Attempts to contact the people on LinkedIn were not successful, except for Ferdosi, who declined to comment. Sano and Vital Connect declined to comment, Masimo and Cercacor confirmed the departures, Senseonics did not return an email requesting comment and O2 MedTech could not be reached.

“Just buying people”

Singularity University’s Daniel Kraft, who chairs the FutureMed program that explores developing technologies and their potential in biomedicine, said the first version of the iWatch might track blood pressure and heart rate, among other vitals.

Eventually he expects Apple to release a device that could continuously monitor glucose levels without requiring a blood draw.

“Some of the talent (Apple recruited) has access to deep wells of trade secrets and information,” said Joe Kiani, chief executive officer of medical device firm Masimo Corp, who lost his chief medical officer to Apple in mid-2013.

Kiani said that Apple was offering sizeable salaries with little indication of what researchers would be doing. “They are just buying people,” he said. “I just hope Apple is not doing what we’re doing.”

FDA question

Apple may face regulatory hurdles if it aims for devices which do more than monitor fitness. In January, The New York Times reported that Apple executives, including O’Reilly, met with senior officials at the Food and Drug Administration, including Bakul Patel, who drafted the FDA’s final guidance for mobile health.

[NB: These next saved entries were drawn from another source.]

===== src/rtl/pms_pkg.sv =====
package pms_pkg;

  typedef enum logic [2:0] {
    PM_RUN    = 3'd0,
    PM_WAIT   = 3'd1,
    PM_LPRUN  = 3'd2,
    PM_LPWAIT = 3'd3,
    PM_AHALT  = 3'd4,
    PM_HALT   = 3'd5,
    PM_STAB   = 3'd6
  } pm_state_e;

  typedef struct packed {
    logic cpu;
    logic lowrate;
    logic periph;
    logic rtc;
    logic nvm;
    logic vref;
    logic ram_fetch;
    logic retain;
  } clk_prof_t;

  // enable set that belongs to each state
  function automatic clk_prof_t profile_of(pm_state_e s, logic vref_cut);
    clk_prof_t p;
    p = '{cpu:1'b1, lowrate:1'b0, periph:1'b1, rtc:1'b1,
          nvm:1'b1, vref:1'b1, ram_fetch:1'b0, retain:1'b0};
    case (s)
      PM_WAIT:   p.cpu = 1'b0;
      PM_LPRUN: begin
        p.lowrate = 1'b1; p.nvm = 1'b0; p.ram_fetch = 1'b1;
      end
      PM_LPWAIT: begin
        p.cpu = 1'b0; p.lowrate = 1'b1; p.nvm = 1'b0; p.ram_fetch = 1'b1;
      end
      PM_AHALT, PM_STAB: begin
        p.cpu = 1'b0; p.periph = 1'b0; p.nvm = 1'b0; p.retain = 1'b1;
      end
      PM_HALT: begin
        p.cpu = 1'b0; p.periph = 1'b0; p.rtc = 1'b0; p.nvm = 1'b0;
        p.vref = ~vref_cut; p.retain = 1'b1;
      end
      default: ;
    endcase
    return p;
  endfunction

  // which software requests a state honours
  function automatic logic req_allowed(pm_state_e cur, logic [2:0] tgt);
    logic ok;
    ok = 1'b0;
    case (cur)
      PM_RUN:   ok = (tgt == PM_WAIT) || (tgt == PM_LPRUN) ||
                     (tgt == PM_AHALT) || (tgt == PM_HALT);
      PM_LPRUN: ok = (tgt == PM_RUN) || (tgt == PM_LPWAIT);
      default:  ok = 1'b0;
    endcase
    return ok;
  endfunction

endpackage


===== src/rtl/pms_wake_qual.sv =====
module pms_wake_qual
  import pms_pkg::*;
#(
  parameter int NPERIPH = 4
) (
  input  pm_state_e          state,
  input  logic               irq_int,
  input  logic               irq_ext,
  input  logic               evt_trig,
  input  logic               evt_tmr,
  input  logic               evt_io,
  input  logic               rtc_irq,
  input  logic [NPERIPH-1:0] pwake,
  input  logic [NPERIPH-1:0] pwake_mask,
  output logic               wake_hit,
  output pm_state_e          wake_dest
);

  logic pwake_any;
  assign pwake_any = |(pwake & pwake_mask);

  always_comb begin
    wake_hit  = 1'b0;
    wake_dest = PM_RUN;
    case (state)
      PM_WAIT: begin
        wake_hit  = irq_int | irq_ext | evt_trig;
        wake_dest = PM_RUN;
      end
      PM_LPWAIT: begin
        wake_hit  = evt_tmr | evt_io;
        wake_dest = PM_LPRUN;
      end
      PM_AHALT: begin
        wake_hit  = irq_ext | rtc_irq;
        wake_dest = PM_STAB;
      end
      PM_HALT: begin
        wake_hit  = irq_ext | pwake_any;
        wake_dest = PM_STAB;
      end
      default: ;
    endcase
  end

endmodule


===== src/rtl/pms_stab_timer.sv =====
module pms_stab_timer #(
  parameter int CNT_W = 8
) (
  input  logic             clk,
  input  logic             rst_n,
  input  logic             load,
  input  logic             run,
  input  logic [CNT_W-1:0] load_val,
  output logic             done
);

  logic [CNT_W-1:0] cnt_q;

  always_ff @(posedge clk or negedge rst_n) begin
    if (!rst_n)                     cnt_q <= '0;
    else if (load)                  cnt_q <= load_val;
    else if (run && cnt_q != '0)    cnt_q <= cnt_q - 1'b1;
  end

  assign done = (cnt_q == '0);

endmodule


===== src/rtl/pms_clk_reg.sv =====
module pms_clk_reg
  import pms_pkg::*;
(
  input  logic      clk,
  input  logic      rst_n,
  input  pm_state_e state_d,
  input  logic      vref_cut,
  output clk_prof_t prof_q
);

  always_ff @(posedge clk or negedge rst_n) begin
    if (!rst_n) prof_q <= profile_of(PM_RUN, 1'b0);
    else        prof_q <= profile_of(state_d, vref_cut);
  end

endmodule


===== src/rtl/pms_seq.sv =====
module pms_seq
  import pms_pkg::*;
#(
  parameter int NPERIPH = 4,
  parameter int CNT_W   = 8
) (
  input  logic               clk,
  input  logic               rst_n,
  input  logic               req_valid_i,
  input  logic [2:0]         req_mode_i,
  input  logic               irq_int_i,
  input  logic               irq_ext_i,
  input  logic               evt_trig_i,
  input  logic               evt_tmr_i,
  input  logic               evt_io_i,
  input  logic               rtc_irq_i,
  input  logic [NPERIPH-1:0] pwake_i,
  input  logic [NPERIPH-1:0] pwake_mask_i,
  input  logic               vref_cut_i,
  input  logic [CNT_W-1:0]   stab_cycles_i,
  output logic               cpu_clk_en_o,
  output logic               cpu_lowrate_o,
  output logic               periph_clk_en_o,
  output logic               rtc_clk_en_o,
  output logic               nvm_en_o,
  output logic               vref_en_o,
  output logic               ram_fetch_o,
  output logic               retain_o,
  output logic [2:0]         mode_o
);

  pm_state_e state_q, state_d, wake_dest;
  logic      wake_hit, req_ok, stab_load, stab_run, stab_done;
  clk_prof_t prof_q;

  assign req_ok = req_valid_i && req_allowed(state_q, req_mode_i);

  pms_wake_qual #(.NPERIPH(NPERIPH)) u_wake (
    .state(state_q), .irq_int(irq_int_i), .irq_ext(irq_ext_i),
    .evt_trig(evt_trig_i), .evt_tmr(evt_tmr_i), .evt_io(evt_io_i),
    .rtc_irq(rtc_irq_i), .pwake(pwake_i), .pwake_mask(pwake_mask_i),
    .wake_hit(wake_hit), .wake_dest(wake_dest)
  );

  always_comb begin
    state_d = state_q;
    if (state_q == PM_STAB) begin
      if (stab_done) state_d = PM_RUN;
    end else if (req_ok) begin
      state_d = pm_state_e'(req_mode_i);
    end else if (wake_hit) begin
      state_d = wake_dest;
    end
  end

  always_ff @(posedge clk or negedge rst_n) begin
    if (!rst_n) state_q <= PM_RUN;
    else        state_q <= state_d;
  end

  assign stab_load = (state_q != PM_STAB) && (state_d == PM_STAB);
  assign stab_run  = (state_q == PM_STAB);

  pms_stab_timer #(.CNT_W(CNT_W)) u_timer (
    .clk(clk), .rst_n(rst_n), .load(stab_load), .run(stab_run),
    .load_val(stab_cycles_i), .done(stab_done)
  );

  pms_clk_reg u_clkreg (
    .clk(clk), .rst_n(rst_n), .state_d(state_d),
    .vref_cut(vref_cut_i), .prof_q(prof_q)
  );

  assign cpu_clk_en_o    = prof_q.cpu;
  assign cpu_lowrate_o   = prof_q.lowrate;
  assign periph_clk_en_o = prof_q.periph;
  assign rtc_clk_en_o    = prof_q.rtc;
  assign nvm_en_o        = prof_q.nvm;
  assign vref_en_o       = prof_q.vref;
  assign ram_fetch_o     = prof_q.ram_fetch;
  assign retain_o        = prof_q.retain;
  assign mode_o          = state_q;

endmodule


===== config.mk =====
export PLATFORM = sky130hd
export DESIGN_NAME = pms_seq
export DESIGN_NICKNAME = d
export VERILOG_FILES = /design/src/rtl/pms_pkg.sv /design/src/rtl/pms_wake_qual.sv /design/src/rtl/pms_stab_timer.sv /design/src/rtl/pms_clk_reg.sv /design/src/rtl/pms_seq.sv
export SDC_FILE = /design/constraint.sdc
export NUM_CORES = 1
export LEC_CHECK = 0
export BUFFER_PORTS_ARGS = -buffer_cell sky130_fd_sc_hd__buf_2
export CAP_MARGIN = 20
export CELL_PAD_IN_SITES_DETAIL_PLACEMENT = 0
export CELL_PAD_IN_SITES_GLOBAL_PLACEMENT = 1
export CORE_MARGIN = 2
export CORE_UTILIZATION = 35
export DETAILED_ROUTE_END_ITERATION = 7
export HOLD_SLACK_MARGIN = 0.12
export PLACE_DENSITY = 0.86
export SYNTH_ARGS = -nofsm -noshare
export SYNTH_HDL_FRONTEND = slang
export SYNTH_SLANG_ARGS = --single-unit

===== constraint.sdc =====
create_clock -name clk -period 2.7 [get_ports clk]
set_input_delay 0.135 -clock clk [delete_from_list [all_inputs] [get_ports clk]]
set_output_delay 0.135 -clock clk [all_outputs]
set_load 0.05 [all_outputs]

== Word-level counts from Yosys, hierarchy flattened ==
Index checks and enable logic that the tools add are counted.
Operators by class
  reductions and logical operators: 18
  add/subtract/negate cells: 1
  bitwise operators: 7
  equal/unequal tests: 18
  muxes and demuxes: 16
Operators with widths (count)
  $eq A3 B3 Y1 const B: 8
  $eq A3 B2 Y1 const B: 6
  $mux W8: 2
  $mux W3: 4
  $reduce_or A5 Y1: 2
  $eq A3 B1 Y1 const B: 3
  $logic_not A8 Y1: 1
  $reduce_bool A8 Y1: 1
  $sub A8 B1 Y8 const B: 1
  $mux W1: 7
  $logic_not A3 Y1: 2
  $pmux W3 S2: 1
  $or A1 B1 Y1: 5
  $and A4 B4 Y4: 1
  $logic_or A1 B1 Y1: 4
  $pmux W1 S4: 1
  $reduce_or A2 Y1: 2
  $reduce_or A4 Y1: 1
  $logic_and A1 B1 Y1: 3
  $ne A3 B3 Y1 const B: 1
  $reduce_or A3 Y1: 1
  $pmux W1 S2: 1
  $reduce_bool A2 Y1: 1
  $not A1 Y1: 1
Word-level totals
  output and inout port bits: 11
  register bits after elaboration: 18

== Longest topological paths before layout ==
Gate-level depths: netlist of run 1.
  depth in word-level cells: 11
  depth in mapped cells: 8
  gate-level depth less buffers: 7

== Hierarchy ==
From an unflattened synthesis of run 1, not the netlist that was laid out.
Second synthesis, totals
  cell total of the unflattened synthesis: 126
  area, all modules: 1176.1 um2
Modules (own cells, without submodules)
  pms_stab_timer: seq. area each 200.2 um2, cells an instance 58, area an instance 528.0 um2, instances 1
  pms_seq: seq. area each 75.1 um2, cells an instance 35, area an instance 310.3 um2, instances 1
  pms_clk_reg: seq. area each 181.4 um2, cells an instance 17, area an instance 244.0 um2, instances 1
  pms_wake_qual: seq. area each 0.0 um2, cells an instance 16, area an instance 93.8 um2, instances 1

== Worst setup path before layout of run 1 ==
Ideal clock, no wire load.
  path type: register -> register
  start: register state_q[1] (netlist: mode_o[1])
  end: register, netlist name u_clkreg.prof_q[2]
  slack: 0.185 ns
  buffers on the path: 1
  library setup time: 0.095 ns
  arrival time: 2.420 ns
  cell stages (with the launch flop): 7
  data required time: 2.605 ns
  path through: dfrtp_1 -> buf_6 -> or4b_1 -> o31a_2 -> a2111oi_2 -> o21bai_2 -> or4b_1
On the way
  cells in the longest elaborated chain, start to end: 8
  elaborated cells on any way between the ends: 18
  those cells by class: eq/ne: 7; mux: 8; reduce/logical: 3
RTL lines
  start: declaration: line pms_seq.sv:32  | pm_state_e state_q, state_d, wake_dest;
  start signal: assignment: line pms_seq.sv:58  | else state_q <= state_d;
  $eq A3 B3 Y1: line pms_wake_qual.sv:25  | case (state)
  $reduce_or A2 Y1 (no line)
  $pmux W3 S2: line pms_wake_qual.sv:25
  $mux W3: line pms_seq.sv:51  | end else if (wake_hit) begin
  $mux W3: line pms_seq.sv:49  | end else if (req_ok) begin
  $mux W3 *: line pms_seq.sv:47  | if (state_q == PM_STAB) begin
  $eq A3 B3 Y1 *: line pms_pkg.sv:29  | case (s)
  $mux W1 *: line pms_pkg.sv:29
Every way passes the cells marked *; elsewhere a longest branch is shown, timed or not.
A chain may end at the register's enable or synchronous reset.

== Final worst setup path of run 1 ==
  start: register state_q[1] (netlist: mode_o[1])
  end: register, netlist name u_clkreg.prof_q[2]
On the way
  cells in the longest elaborated chain, start to end: 8
  elaborated cells on any way between the ends: 18
  those cells by class: eq/ne: 7; mux: 8; reduce/logical: 3
RTL lines (line)
  $eq A3 B3 Y1: pms_wake_qual.sv:25
  $reduce_or A2 Y1 (no line)
  $pmux W3 S2: pms_wake_qual.sv:25
  $mux W3: pms_seq.sv:51
  $mux W3: pms_seq.sv:49
  $mux W3 *: pms_seq.sv:47
  $eq A3 B3 Y1 *: pms_pkg.sv:29
  $mux W1 *: pms_pkg.sv:29
Marked as above.

==> results by group, run 1 <==
Run status
  • Status: finished with violations
  • Failing checks: DRC

Route
  • Via count: 954
  • DRC: 4
  • Detail Route Antenna Nets: 0
  • Total Wirelength: 2.33 mm
  • Vias/cell: ~5.0
  • Drt wl/cell: 12.3 um
  • Drt pass-1 iters: 8
  • Iteration-0 DRC Markers: 40

Worst hold path
  • Hold Path Class: input pin to register

Logic synthesis
  • Largest family of logic cells by synthesized area: compound AO/OA/AOI/OAI gates
  • Post-Synth Simple-Gate Area: 20.2%
  • FF+latch count, synth: 18
  • Mux cell area share after synthesis: 1.89%
  • Number of flops mapped to enable cells by yosys: 0
  • Cells after Synth: 109
  • Syn avg cell area: 9.70 um^2
  • Compound-Gate Fraction of Synth Area: a little over a fifth
  • Xor and xnor area share after synthesis: 4.14%
  • Cell variety after synth: 42
  • Largest area contributor in the netlist: dfrtp_1
  • Sequential share of the synthesized area: approximately 43%
  • Post-synth top area share: 30.8%
  • Ys flop type: dfrtp_1
  • Ranking of synthesized cells by instance count: dfrtp_1 (13), nor2_1 (13), inv_1 (8)
  • Ys async rst share: 100%
  • Post-Syn Nets: 141
  • Synth Area in Adders: ~3.6%
  • Synth Warn #: 0
  • Largest cells by area after synthesis: dfrtp_1 (31%), dfstp_2 (12%), nor2_1 (4.6%)
  • Synthesized cell area: about 0.0011 mm^2

Critical path
  • Arrival @ worst endpoint: approximately 2.6 ns
  • Register-to-register setup slack: 0.37 ns
  • Maximum fanout along the worst path: 10
  • Worst Setup Path Type: register to register
  • FF-to-FF path depth: 5
  • CP Launch Point: mode_o[1]
  • Critical Path RT: 2.92 ns
  • Critical Path Source Type: register
  • Worst r2r dst: u_clkreg.prof_q[2]
  • Crit path to: u_clkreg.prof_q[2]
  • Worst reg2reg startpoint: mode_o[1]
  • CP Capture Type: register

Clock tree
  • CTS H-tree lvls: 1
  • Clock transition at path regs: 0.11 ns
  • Resize count post-CTS: 0
  • Postcts setup bufs: 0
  • Clock buffer depth: 2
  • Skew-Pair Late Insertion Delay: 0.30 ns
  • CTS tree: yes
  • CTS buffer count: 3
  • Clk sinks: 18
  • CTS root buf: clkbuf_4
  • Cts hold-fix bufs: 8

GRT
  • Largest net degree at the start of global routing: 19
  • First-pass GRT wire length: 3.79 mm
  • Overall routing resource usage: 14.0%
  • Global route total overflow: 0
  • Vias in the first global route: 909
  • Antenna violations before repair: 0

Floorplanning
  • Die area: 0.00348 mm^2
  • Die height: 59.0 um
  • Die Wd: ~60 um
  • Initial Utilization: 37.7%
  • Core Region: 0.00281 mm^2
  • Row cnt: 19
  • # IOs: 40

Finish
  • Diode count: 0
  • Post-route cell area: 0.00140 mm^2
  • P&R area growth vs syn: 32.5%
  • Share of cells above drive strength 1: 37.3%
  • Non-Filler Instances: 189
  • Nets: ~190

Timing
  • Worst-Margin Slew: around 0.57 ns
  • Minimum period implied by the final worst setup slack: 2.33 ns
  • TNS Setup: 0 ns
  • Slew Limit Fails: 0
  • Relative slew slack: 60.6%
  • Unrepaired setup endpoints after global routing: false
  • Final hold violations: 0
  • Fmax: 429 MHz
  • Clock skew: 0.00208 ns
  • Final setup fails: 0
  • Final period util: between 80% and 90%
  • Setup ws final: 0.370 ns

Place
  • Dpl cells: 176
  • Port buffer count: 39
  • Pre-CTS WS: 0.376 ns
  • Area after DPL: between 0.001 and 0.0015 mm^2
  • DP HPWL: 1.74 mm
  • Final GP Congestion: about 0.77

Run
  • Max-cap violations: 0

Power
  • Leak: between 0.6 and 0.7 nW
  • Pwr Density: between 1000 and 1500 mW/mm^2
  • Maximum vdd ir drop: 0.445 mV
-- metal layers --
layer	wire (um)	vias up	track usage, %
li1	-	498	-
met2	1130	32	24.8
met5	0	-	0
met4	16	0	3.25
met1	1030	421	16.4
met3	148	3	4.40
-- metrics by stage --
stage	util, %	power, W	hold slack, ns
finish	50.0	0.00149	0.224
global route	50.0	0.00160	0.222
CTS	49.6	0.00151	0.123
detailed placement	45.5	0.00132	0.0896
global placement	45.5	0.00130	0.0810
floorplan	-	0.00115	-0.161
-- area by class of cell --
class | count | area, um^2
clock buffer | 4 | 36.3
fill | 275 | 1400
inverter | 8 | 30.0
multi-input combinational | 78 | 539
sequential | 18 | 457
tap | 31 | 38.8
timing repair buffer | 50 | 300
-- how the worst min path moves through the flow --
stage                      from                 end  slack, ns  cells after the start
2_1_floorplan             rst_n           mode_o[0]      -0.16                      0
3_3_place_gp              rst_n  u_clkreg.prof_q[1]       0.08                      1
3_5_place_dp              rst_n  u_clkreg.prof_q[1]       0.09                      1
4_1_cts        stab_cycles_i[1]    u_timer.cnt_q[1]       0.12                      3
5_1_grt        stab_cycles_i[7]    u_timer.cnt_q[7]       0.22                      4
6_report       stab_cycles_i[7]    u_timer.cnt_q[7]       0.22                      4
-- registers in the layout, indices dropped and copies added, names as in the netlist --
name	flops
mode_o	3
u_clkreg.prof_q	7
u_timer.cnt_q	8
-- cell families (layout without fill, tap and decap cells) --
kind of cell               Yosys count  count (layout)
xor gates and xnor gates             5               5
adders and majority gates            3               3
and+or+nand+nor                     39              39
AOI/OAI and AO/OA                   29              29
DFF                                 18              18
buffers and inverters               13              62
muxes                                2               2
-- layout by cell type (no fill, tap or decap), drive strengths merged, types with 3 or more instances in the layout --
| cell | instances |
|---|---|
| dfrtp | 13 |
| nand3 | 3 |
| a21oi | 4 |
| o31a | 3 |
| nor2 | 13 |
| o22ai | 3 |
| clkbuf | 4 |
| inv | 8 |
| dlygate4sd3 | 9 |
| a31oi | 4 |
| o31ai | 3 |
| nand2 | 4 |
| xor2 | 4 |
| ha | 3 |
| buf | 41 |
| dfstp | 5 |
-- critical path, stage by stage (launching register included) --
cell	delay (ns)
dfrtp_1	0.49
or4b_1	0.55
o31a_2	0.15
a2111oi_2	0.44
o21bai_2	0.15
or4b_1	0.49
-- report_power, final --
part / leakage [nW] / switching (W) / internal [W]
Clock: 0.0210 / 0.0000893 / 0.0000823
Combinational: 0.408 / 0.000509 / 0.000296
Sequential: 0.204 / 0.000116 / 0.000401
Total: 0.633 / 0.000714 / 0.000780
Note: power is estimated with default switching activity, not from simulation.
==> run 2, diff against run 1 <==
Settings changed: BUFFER_PORTS_ARGS -buffer_cell sky130_fd_sc_hd__buf_2 to -buffer_cell sky130_fd_sc_hd__buf_4, CORE_UTILIZATION 35 to 37, CTS_BUF_LIST set to sky130_fd_sc_hd__clkbuf_2, PLACE_DENSITY 0.86 to 0.9.
Clock period 2.7 ns to 2.4 ns, I/O delays scaled along.
==> results by group, run 2 (synthesized netlist as in run 1, its figures left out) <==
Floorplanning
  • Die area: around 0.0033 mm^2
  • Initial Utilization: 38.7%
  • Die height: 57.5 um
  • Core Region: roughly 0.0027 mm^2
  • Row cnt: 19
  • # IOs: 40
  • Die Wd: 57.5 um

Timing
  • Worst-Margin Slew: 0.540 ns
  • Final setup fails: 0
  • Slew Limit Fails: 0
  • Final hold violations: 0
  • Unrepaired setup endpoints after global routing: false
  • Hold WS: around 0.18 ns
  • Final period util: a little over nine tenths
  • Fmax: 442 MHz
  • Relative slew slack: 63.0%
  • Minimum period implied by the final worst setup slack: 2.26 ns
  • TNS Setup: 0 ns
  • Clock skew: roughly 0.02 ns

Critical path
  • Worst Path Buf+Inv: 0
  • Crit-path cells: or4b_1, o31a_2, a2111oi_4, o21bai_2, or4b_1
  • Slowest cell delay on critical path: ~0.53 ns
  • Most frequent CP cell: or4b_1
  • CP Capture Type: register
  • Critical Path Source Type: register
  • Slowest CP cell: or4b_1
  • Critical Path RT: roughly 2.7 ns
  • Arrival @ worst endpoint: 2.51 ns
  • Delay-heaviest family, CP: simple AND/OR/NAND/NOR gates
  • Worst Setup Path Type: register to register
  • Maximum fanout along the worst path: 10

Power
  • Maximum vdd ir drop: 0.965 mV
  • Clock power frac: 7.6%
  • Internal power: 0.000880 W
  • Register share of total power: 35.2%
  • Leak: 0.660 nW
  • Switching power total: 0.000802 W
  • Net Sw Frac: 47.7%
  • Pwr Density: 1120 mW/mm^2
  • Combinational share of power: 57.2%

Clock tree
  • Resize count post-CTS: 0
  • CTS root buf: clkbuf_2
  • Postcts setup bufs: 0
  • Clk sinks: 18
  • CTS H-tree lvls: 1
  • CTS tree: yes
  • CTS buffer count: 3
  • Clock buffer depth: 2
  • Clock transition at path regs: between 0.15 and 0.2 ns
  • Skew-Pair Late Insertion Delay: about 0.3 ns
  • Cts hold-fix bufs: 9

Place
  • Area after DPL: ~0.0014 mm^2
  • Final GP Congestion: 0.780
  • Port buffer count: 39
  • DP HPWL: 1.81 mm

Route
  • Iteration-0 DRC Markers: 26
  • Drt pass-1 iters: 4
  • Vias/cell: around 5.3
  • Detail Route Antenna Nets: 0
  • Via count: 1001
  • Drt wl/cell: 12.3 um
  • DRC: 0
  • Total Wirelength: 2.33 mm

Finish
  • Share of cells above drive strength 1: 37.3%
  • P&R area growth vs syn: 41.4%
  • Fill count: 246
  • Top reg by flops: u_timer.cnt_q
  • Diode count: 0
  • Commonest non-fill, non-tap cells in the layout: buf_4 (41), nor2_1 (13), dfrtp_1 (12)
  • Commonest non-fill, non-tap cell in the layout: buf_4
  • Max reg flops: 8
  • Nets: 191
  • Post-route cell area: 0.00150 mm^2

GRT
  • Largest net degree at the start of global routing: 19
  • Vias in the first global route: 998
  • Overall routing resource usage: 15.9%
  • Global route total overflow: 0
  • First-pass GRT wire length: 4.22 mm
  • Antenna violations before repair: 0

Worst hold path
  • Hold Path Class: input pin to asynchronous set/reset pin

Run
  • Max-cap violations: 0

Run status
  • Status: finished, final reports clean
[run 2: cell types whose count changed in the layout (fill, tap and decap cells not counted)]
cell and change:
a2111oi_2 -1, a2111oi_4 +1, buf_2 -39, buf_4 +39, clkbuf_2 +3, clkbuf_4 -3
clkbuf_8 -1, clkinv_1 +1, dfrtp_1 -1, dfrtp_2 +1
[run 2: per-layer routing]
metal	global-route usage [%]	share of wire, %	up-vias	routed length [um]
met5	0	0	-	0
met4	3.99	0.69	0	16
met3	2.27	5.5	2	128
met2	29.1	52	27	1220
met1	19.4	41	472	966
li1	-	-	500	-
[run 2: per-stage QoR]
step	power, W	utilization (%)	cells	setup slack [ns]
floorplan	0.00131	-	109	0.0278
global route	0.00182	54.7	189	0.0525
global placement	0.00153	50.7	176	0.194
CTS	0.00170	54.7	189	0.131
finish	0.00168	54.7	189	0.139
detailed placement	0.00156	50.7	176	0.133
[run 2: power by group through the flow]
stage | clock, W | combinational [W] | sequential (W)
after floorplan | 0 | 0.000545 | 0.000761
after global placement | 0 | 0.000937 | 0.000594
after detailed placement | 0 | 0.000957 | 0.000600
after CTS | 0.000132 | 0.000973 | 0.000593
after global routing | 0.000149 | 0.00106 | 0.000616
final | 0.000127 | 0.000963 | 0.000592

In fall of 2013, the FDA announced that it would focus on regulating applications that attempt to turn a smartphone into a medical device, or that are intended to be used as an accessory to a regulated medical device. That might include apps and attachments to measure lung function or analyze urine, for instance, but not devices such as Nike’s FuelBand, which tracks your steps but does not offer medical recommendations.

Apple also has witnessed rivals trying, and failing, to produce devices that reach a mass market. Samsung’s Galaxy Gear smartwatch was panned by critics and consumer reviews have been tepid at best.

A report from Endeavor Partners found that one-third of American consumers who have owned a wearable ditched it within six months. Key challenges include battery life, style, usefulness, and medical relevance, it said. And this month, Nike confirmed to Re/code that it had laid off some of its FuelBand team.

Meanwhile, Google is taking a different approach. In March, it pre-empted Apple by unveiling Android Wear, a version of its Android software tailored for wearable devices. Like Apple, it’s shown interest in medical technology: it is exploring contact lenses that can monitor glucose levels in tears.